Doctors and nurses rushed towards the doors of the neonatal care unit. They tried everything they could to save her baby but they failed due to lack of a neonatal incubator.
The mother's wails pierced the hospital with sorrow. She joined the chorus of many others who had lost a child there. This tragic scene shows the urgent need for healthcare and infrastructure in Kapisa, a province located north of Kabul.
Residents of Kapisa faced life-threatening challenges due to the lack of healthcare facilities in their main provincial hospital. The lack of adequate healthcare resources in the hospital highlighted the critical need for improvement.
Unfortunately, the lack of resources had resulted in heartbreaking losses, such as the recent death of a newborn baby due to the absence of essential medical equipment, including neonatal incubators—a tragedy that could have easily been prevented.
"Advanced equipment is as essential as medical expertise in saving lives," said Dr. Hashmatullah, of the neonatal care unit.
To address these challenges, UNDP's ABADEI programme, with support from the Government of Japan, has provided over thirty neonatal incubators, numerous stretchers, vein detectors, autoclaves for sterilization of surgical and dressing instrument which can be used for all sections of the hospital including pediatric part, hospitalization, and delivery theatre and a fully equipped ambulance with different treatment facilities, including oxygen balloons and a defibrillator.
This support ensures that the hospital can offer advanced medical treatments and diagnostic procedures, reducing the need for people in Kapisa to travel long distances to Kabul for medical care.
Additionally, the hospital's power supply has been upgraded by installing 100 KW solar panels. This enhancement boosts the hospital's capacity to meet the demands of modern healthcare by providing a reliable source of electricity. The solar panels power essential medical equipment, lighting, water systems, and other electrical requirements, ensuring uninterrupted access to vital healthcare services.

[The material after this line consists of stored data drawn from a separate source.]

Source: an optimization exercise on an open RTL-to-GDS flow (aim: small area and a short achievable clock period). Production flows keep margins and buffers that such runs may drop.
Only simulation tests tie the RTL to the original design; equivalence was not proved.

Setup of run 1:
==> flow/design.v <==
`default_nettype none
package router_port_pkg;
  typedef logic [4-1:0] port_id_t;
  typedef logic [16-1:0] port_mask_t;
  typedef struct packed {
    logic data;
    logic valid_n;
    logic frame_n;
  } out_lane_t;
endpackage
`default_nettype wire
`default_nettype none
package router_ctrl_pkg;
  typedef enum logic [2:0] {idle, addr, pad, request, connected} slice_state_t;
  typedef struct packed {
    logic active;
    logic [4-1:0] dest;
  } slice_req_t;
  typedef struct packed {
    logic valid;
    logic [4-1:0] src;
  } owner_t;
endpackage
`default_nettype wire
`default_nettype none
module router (
  input  logic        clock,
  input  logic        reset,
  input  logic [15:0] frame_n,
  input  logic [15:0] valid_n,
  input  logic [15:0] din,
  output logic [15:0] busy_n,
  output logic [15:0] dout,
  output logic [15:0] valido_n,
  output logic [15:0] frameo_n
);
  localparam logic [2:0] S_IDLE = 3'b000, S_PAD = 3'b100, S_REQ = 3'b110,
                         S_CONN = 3'b101;
  logic [2:0]  st   [16];
  logic [3:0]  dest [16];
  logic [15:0] owns;             
  logic [15:0] wait_g;           
  logic [15:0] l_d, l_v, l_f;    
  logic [3:0]  last [16];        
  logic [15:0] won;
  logic [15:0] granted;          
  logic [15:0] req  [16];        
  logic [15:0] own;              
  logic [15:0] hold [16];        
  always_comb begin
    for (int o = 0; o < 16; o++) begin
      for (int i = 0; i < 16; i++) begin
        req[o][i] = wait_g[i] && (dest[i] == 4'(o));
        hold[o][i] = owns[i] && (dest[i] == 4'(o));
      end
    end
  end
  always_comb begin
    for (int o = 0; o < 16; o++) own[o] = |hold[o];
  end
  logic [3:0]  win_idx [16];
  logic [15:0] win_any;
  logic [15:0] gnt [16];
  for (genvar o = 0; o < 16; o++) begin : g_arb
    logic [31:0]       x;
    logic [15:0]       a1, i1;
    logic [7:0]        a2;
    logic [15:0]       i2;
    logic [3:0]        a3;
    logic [11:0]       i3;
    logic [1:0]        a4;
    logic [7:0]        i4;
    always_comb begin
      x = {req[o], req[o] & (16'hfffe << last[o])};
      for (int k = 0; k < 16; k++) begin
        a1[k] = x[2*k] | x[2*k+1];
        i1[k] = !x[2*k];
      end
      for (int k = 0; k < 8; k++) begin
        a2[k] = a1[2*k] | a1[2*k+1];
        i2[2*k +: 2] = a1[2*k] ? {1'b0, i1[2*k]} : {1'b1, i1[2*k+1]};
      end
      for (int k = 0; k < 4; k++) begin
        a3[k] = a2[2*k] | a2[2*k+1];
        i3[3*k +: 3] = a2[2*k] ? {1'b0, i2[4*k +: 2]} : {1'b1, i2[4*k+2 +: 2]};
      end
      for (int k = 0; k < 2; k++) begin
        a4[k] = a3[2*k] | a3[2*k+1];
        i4[4*k +: 4] = a3[2*k] ? {1'b0, i3[6*k +: 3]} : {1'b1, i3[6*k+3 +: 3]};
      end
      win_idx[o] = a4[0] ? i4[3:0] : i4[7:4];
      win_any[o] = a4[1] & !own[o];
      for (int j = 0; j < 16; j++) gnt[o][j] = win_any[o] && (win_idx[o] == 4'(j));
    end
  end
  logic [15:0] gcol [16];
  always_comb begin
    for (int i = 0; i < 16; i++) begin
      for (int o = 0; o < 16; o++) gcol[i][o] = gnt[o][i];
      won[i] = |gcol[i];
    end
  end
  logic [2:0] st_d [16];
  always_comb begin
    for (int i = 0; i < 16; i++) begin
      case (st[i])
        S_IDLE:  st_d[i] = frame_n[i] ? S_IDLE : 3'b001;
        S_REQ:   st_d[i] = granted[i] ? S_CONN : S_REQ;
        S_CONN:  st_d[i] = frame_n[i] ? S_IDLE : S_CONN;
        S_PAD:   st_d[i] = S_REQ;
        default: st_d[i] = st[i] + 3'd1;
      endcase
      if (!reset) st_d[i] = S_IDLE;
    end
  end
  always_ff @(posedge clock) begin
    for (int i = 0; i < 16; i++) begin
      st[i] <= st_d[i];
      wait_g[i] <= st_d[i][2] & st_d[i][1];
      owns[i] <= reset & (won[i] | granted[i] | (st[i] == S_CONN));
      granted[i] <= reset & won[i];
      if (!st[i][2] && (st[i] != S_IDLE || !frame_n[i]))
        dest[i] <= {din[i], dest[i][3:1]};
      l_d[i] <= din[i];
      l_v[i] <= !valid_n[i] & (st[i] == S_CONN);
      l_f[i] <= !frame_n[i] & (st[i] == S_CONN);
    end
  end
  always_ff @(posedge clock) begin
    for (int o = 0; o < 16; o++) begin
      if (!reset) last[o] <= 4'd15;
      else if (win_any[o]) last[o] <= win_idx[o];
      dout[o]     <= reset & |(hold[o] & l_d);
      valido_n[o] <= ~reset | ~|(hold[o] & l_v);
      frameo_n[o] <= ~reset | ~|(hold[o] & l_f);
    end
  end
  always_comb begin
    for (int i = 0; i < 16; i++) busy_n[i] = !wait_g[i];
  end
endmodule
`default_nettype wire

Afghanistan remains one of the most dangerous places in the world for infants, children, and mothers. Accessing hospitals or health facilities is often beyond the reach of most individuals. The country has alarmingly high infant mortality rates, and thousands of Afghan women lose their lives each year due to preventable pregnancy-related causes.

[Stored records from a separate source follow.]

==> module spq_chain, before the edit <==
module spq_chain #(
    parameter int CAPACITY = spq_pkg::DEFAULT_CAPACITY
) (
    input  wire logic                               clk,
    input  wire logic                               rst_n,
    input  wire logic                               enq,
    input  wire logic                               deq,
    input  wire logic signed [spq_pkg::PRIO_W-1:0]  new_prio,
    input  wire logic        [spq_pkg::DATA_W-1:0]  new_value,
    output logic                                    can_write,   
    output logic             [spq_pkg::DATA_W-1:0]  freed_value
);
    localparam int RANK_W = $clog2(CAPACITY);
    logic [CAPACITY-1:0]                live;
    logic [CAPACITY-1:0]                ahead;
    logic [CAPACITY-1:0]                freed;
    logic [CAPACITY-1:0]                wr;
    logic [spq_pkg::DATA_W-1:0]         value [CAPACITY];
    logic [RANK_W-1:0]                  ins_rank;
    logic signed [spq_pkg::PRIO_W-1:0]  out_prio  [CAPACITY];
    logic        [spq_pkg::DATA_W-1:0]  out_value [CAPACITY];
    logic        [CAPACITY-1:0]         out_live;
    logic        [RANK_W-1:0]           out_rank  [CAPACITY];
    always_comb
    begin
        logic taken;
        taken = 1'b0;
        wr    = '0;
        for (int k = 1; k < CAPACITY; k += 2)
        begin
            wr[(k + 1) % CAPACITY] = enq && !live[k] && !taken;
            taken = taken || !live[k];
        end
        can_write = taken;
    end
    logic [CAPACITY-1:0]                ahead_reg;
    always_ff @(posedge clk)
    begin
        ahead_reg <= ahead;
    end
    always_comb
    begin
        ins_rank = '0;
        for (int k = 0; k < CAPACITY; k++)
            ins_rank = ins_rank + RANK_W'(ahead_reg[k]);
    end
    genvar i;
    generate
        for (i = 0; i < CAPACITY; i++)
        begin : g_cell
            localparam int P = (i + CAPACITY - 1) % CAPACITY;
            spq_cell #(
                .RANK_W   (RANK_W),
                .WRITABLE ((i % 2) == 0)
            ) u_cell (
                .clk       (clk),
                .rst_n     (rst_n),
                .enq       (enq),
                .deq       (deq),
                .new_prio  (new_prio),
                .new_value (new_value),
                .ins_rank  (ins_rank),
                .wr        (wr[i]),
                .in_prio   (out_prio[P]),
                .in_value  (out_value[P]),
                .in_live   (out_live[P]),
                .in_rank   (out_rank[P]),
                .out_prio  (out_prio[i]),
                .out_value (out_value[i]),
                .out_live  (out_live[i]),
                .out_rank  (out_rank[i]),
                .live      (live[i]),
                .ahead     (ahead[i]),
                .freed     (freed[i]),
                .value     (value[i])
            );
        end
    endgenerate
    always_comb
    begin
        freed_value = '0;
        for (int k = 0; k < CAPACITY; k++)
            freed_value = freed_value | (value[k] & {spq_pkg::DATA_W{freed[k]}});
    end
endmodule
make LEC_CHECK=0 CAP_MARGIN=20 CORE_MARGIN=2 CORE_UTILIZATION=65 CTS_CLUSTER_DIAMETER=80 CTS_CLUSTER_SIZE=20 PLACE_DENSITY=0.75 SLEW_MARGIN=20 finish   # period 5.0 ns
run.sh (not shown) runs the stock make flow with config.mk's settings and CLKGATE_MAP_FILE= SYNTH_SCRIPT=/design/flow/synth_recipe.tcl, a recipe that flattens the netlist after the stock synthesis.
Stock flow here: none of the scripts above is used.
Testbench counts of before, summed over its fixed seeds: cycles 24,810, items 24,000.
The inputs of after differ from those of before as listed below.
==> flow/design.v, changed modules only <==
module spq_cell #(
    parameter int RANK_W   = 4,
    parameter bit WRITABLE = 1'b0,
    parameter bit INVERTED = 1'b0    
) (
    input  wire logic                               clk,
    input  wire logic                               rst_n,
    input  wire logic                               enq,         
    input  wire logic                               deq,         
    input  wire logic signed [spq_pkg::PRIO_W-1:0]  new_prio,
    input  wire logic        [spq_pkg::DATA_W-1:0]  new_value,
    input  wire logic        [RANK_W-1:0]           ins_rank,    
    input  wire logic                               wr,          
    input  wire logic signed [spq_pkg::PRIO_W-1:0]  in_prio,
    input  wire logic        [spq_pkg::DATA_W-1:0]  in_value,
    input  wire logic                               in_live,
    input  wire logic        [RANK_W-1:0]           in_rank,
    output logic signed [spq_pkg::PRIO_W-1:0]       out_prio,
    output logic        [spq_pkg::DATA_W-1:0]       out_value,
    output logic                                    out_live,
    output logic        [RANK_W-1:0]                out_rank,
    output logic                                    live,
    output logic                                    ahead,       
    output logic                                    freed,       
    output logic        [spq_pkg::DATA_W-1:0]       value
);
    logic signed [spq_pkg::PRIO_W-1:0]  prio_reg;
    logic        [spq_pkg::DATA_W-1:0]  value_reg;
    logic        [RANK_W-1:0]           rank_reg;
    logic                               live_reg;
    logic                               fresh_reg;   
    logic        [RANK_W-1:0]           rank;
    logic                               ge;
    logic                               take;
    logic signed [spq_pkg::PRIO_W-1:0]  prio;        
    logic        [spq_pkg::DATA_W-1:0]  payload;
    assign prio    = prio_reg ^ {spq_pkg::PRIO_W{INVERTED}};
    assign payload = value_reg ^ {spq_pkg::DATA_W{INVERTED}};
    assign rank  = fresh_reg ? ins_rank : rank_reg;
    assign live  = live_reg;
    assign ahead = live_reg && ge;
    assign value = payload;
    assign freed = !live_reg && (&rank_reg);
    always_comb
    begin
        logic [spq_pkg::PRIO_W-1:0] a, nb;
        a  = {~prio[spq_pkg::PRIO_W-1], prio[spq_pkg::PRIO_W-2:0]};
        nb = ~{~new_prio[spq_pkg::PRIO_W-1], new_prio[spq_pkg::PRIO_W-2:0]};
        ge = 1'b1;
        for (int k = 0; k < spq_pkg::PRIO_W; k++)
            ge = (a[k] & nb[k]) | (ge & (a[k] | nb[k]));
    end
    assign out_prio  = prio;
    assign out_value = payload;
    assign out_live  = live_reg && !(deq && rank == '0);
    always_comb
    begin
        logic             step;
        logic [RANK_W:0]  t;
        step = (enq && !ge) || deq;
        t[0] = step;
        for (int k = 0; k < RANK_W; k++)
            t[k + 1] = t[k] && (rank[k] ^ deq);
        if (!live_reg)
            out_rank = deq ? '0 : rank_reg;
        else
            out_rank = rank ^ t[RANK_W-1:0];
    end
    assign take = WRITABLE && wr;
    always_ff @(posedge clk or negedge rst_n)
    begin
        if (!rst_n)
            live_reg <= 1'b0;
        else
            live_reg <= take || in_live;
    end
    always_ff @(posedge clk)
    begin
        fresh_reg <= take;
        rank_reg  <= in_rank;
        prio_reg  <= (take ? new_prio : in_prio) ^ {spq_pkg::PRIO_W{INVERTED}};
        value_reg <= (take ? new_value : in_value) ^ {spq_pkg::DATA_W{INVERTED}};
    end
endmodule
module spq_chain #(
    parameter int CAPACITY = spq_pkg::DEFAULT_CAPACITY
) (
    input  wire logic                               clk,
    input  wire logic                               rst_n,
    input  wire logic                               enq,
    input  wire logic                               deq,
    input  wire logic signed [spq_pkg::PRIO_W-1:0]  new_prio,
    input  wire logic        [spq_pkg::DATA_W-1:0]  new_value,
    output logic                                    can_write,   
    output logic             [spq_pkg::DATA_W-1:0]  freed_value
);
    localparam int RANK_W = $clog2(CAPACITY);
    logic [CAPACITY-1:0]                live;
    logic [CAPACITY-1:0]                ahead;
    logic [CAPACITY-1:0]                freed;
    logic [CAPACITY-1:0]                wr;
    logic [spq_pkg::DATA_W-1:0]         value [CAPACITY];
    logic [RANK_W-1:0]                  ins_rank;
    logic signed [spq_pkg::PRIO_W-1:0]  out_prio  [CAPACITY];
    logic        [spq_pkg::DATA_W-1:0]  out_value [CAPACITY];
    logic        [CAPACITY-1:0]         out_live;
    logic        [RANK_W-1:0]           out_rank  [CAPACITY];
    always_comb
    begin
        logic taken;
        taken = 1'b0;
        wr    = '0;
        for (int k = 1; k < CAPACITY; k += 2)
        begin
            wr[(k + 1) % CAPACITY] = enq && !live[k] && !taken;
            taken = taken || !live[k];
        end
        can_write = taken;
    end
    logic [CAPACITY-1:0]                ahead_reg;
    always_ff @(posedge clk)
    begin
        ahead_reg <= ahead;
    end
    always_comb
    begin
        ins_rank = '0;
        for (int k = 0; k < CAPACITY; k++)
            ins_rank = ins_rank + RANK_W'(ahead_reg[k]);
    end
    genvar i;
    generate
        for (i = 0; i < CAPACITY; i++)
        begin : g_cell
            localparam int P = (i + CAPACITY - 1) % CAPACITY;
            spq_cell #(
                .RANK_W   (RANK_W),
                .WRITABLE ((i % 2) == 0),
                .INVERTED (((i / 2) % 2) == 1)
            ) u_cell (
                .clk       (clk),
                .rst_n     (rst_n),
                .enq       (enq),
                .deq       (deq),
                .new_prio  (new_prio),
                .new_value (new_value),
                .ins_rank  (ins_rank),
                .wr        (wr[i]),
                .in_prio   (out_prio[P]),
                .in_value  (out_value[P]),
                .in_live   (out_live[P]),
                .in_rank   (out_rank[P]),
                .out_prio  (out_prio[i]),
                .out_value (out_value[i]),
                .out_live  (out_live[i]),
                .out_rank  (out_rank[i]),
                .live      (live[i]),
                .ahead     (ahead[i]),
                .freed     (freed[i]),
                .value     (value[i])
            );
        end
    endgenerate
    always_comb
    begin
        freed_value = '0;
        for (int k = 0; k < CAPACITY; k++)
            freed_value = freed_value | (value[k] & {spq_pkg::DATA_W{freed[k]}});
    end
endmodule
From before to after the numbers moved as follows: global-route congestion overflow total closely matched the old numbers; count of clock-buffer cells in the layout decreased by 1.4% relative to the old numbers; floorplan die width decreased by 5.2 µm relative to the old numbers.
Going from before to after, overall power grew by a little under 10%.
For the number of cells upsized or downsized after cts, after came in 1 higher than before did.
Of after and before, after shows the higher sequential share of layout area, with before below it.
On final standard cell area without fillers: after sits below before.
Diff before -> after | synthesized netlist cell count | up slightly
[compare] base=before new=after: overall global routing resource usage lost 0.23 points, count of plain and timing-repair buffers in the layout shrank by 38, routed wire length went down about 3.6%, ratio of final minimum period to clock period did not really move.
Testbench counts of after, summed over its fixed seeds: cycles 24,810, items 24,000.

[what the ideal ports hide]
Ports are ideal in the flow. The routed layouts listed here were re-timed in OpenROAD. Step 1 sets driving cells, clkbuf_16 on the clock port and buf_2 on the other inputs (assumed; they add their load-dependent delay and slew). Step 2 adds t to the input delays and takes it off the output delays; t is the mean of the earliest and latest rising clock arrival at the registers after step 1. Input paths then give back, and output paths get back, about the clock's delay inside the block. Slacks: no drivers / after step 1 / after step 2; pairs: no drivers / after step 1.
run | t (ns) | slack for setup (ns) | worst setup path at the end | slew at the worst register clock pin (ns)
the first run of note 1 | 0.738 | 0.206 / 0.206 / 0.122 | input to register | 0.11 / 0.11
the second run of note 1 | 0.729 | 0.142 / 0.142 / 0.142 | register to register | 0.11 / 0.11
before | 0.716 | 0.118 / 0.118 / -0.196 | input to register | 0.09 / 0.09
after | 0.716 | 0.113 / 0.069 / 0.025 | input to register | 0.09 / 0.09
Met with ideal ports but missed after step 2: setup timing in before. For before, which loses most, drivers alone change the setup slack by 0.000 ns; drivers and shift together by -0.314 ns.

The Kapisa Provincial Hospital serves 500-600 patients daily, including those from the capital city, Mahmood Raqi, districts, and neighbouring provinces such as Parwan and Panjshir. Dr. Mirwais, a medical professional at the hospital, expresses his happiness at the impact of UNDP's support. "The provision of advanced medical equipment enables the hospital to offer comprehensive treatments and diagnostic procedures, reducing the need for patients to travel long distances to Kabul."
Abdul Jalil, a resident of Mahmood Raqi, had to take his 4-year-old child to Kabul for treatment a year ago. This situation imposed additional costs and difficulties on him.
"I cannot adequately express the significant impact that these new equipment and the ambulance have had on our lives," he said.
Connectivity to the hospital is heavily reliant on road infrastructure, especially in suburban areas. To improve access to healthcare in Kapisa, 0.5 kilometres of suburban roads were gravelled and 6 culverts, and 2 retaining walls were constructed in Qazi Khail village on the outskirts of the capital city of Mahmood Raqi.
This improvement in road infrastructure has not only facilitated the timely treatment of the patients but also relieved farmers from heavy transportation costs and established vital connections to markets and neighbouring villages.
In 2023, UNDP Afghanistan made a significant difference by helping 1,167,131 people (including 583,565 women) benefit from improved infrastructure. Additionally, 5,178,097 people (including 2,414,653 women) were able to access basic services.
By providing advanced medical equipment, solar panels, and road infrastructure, UNDP and the Government of Japan have not only improved the quality of healthcare and access to basic services in Kapisa, but also empowered the people of Kapisa to live healthier, happier, and more productive lives.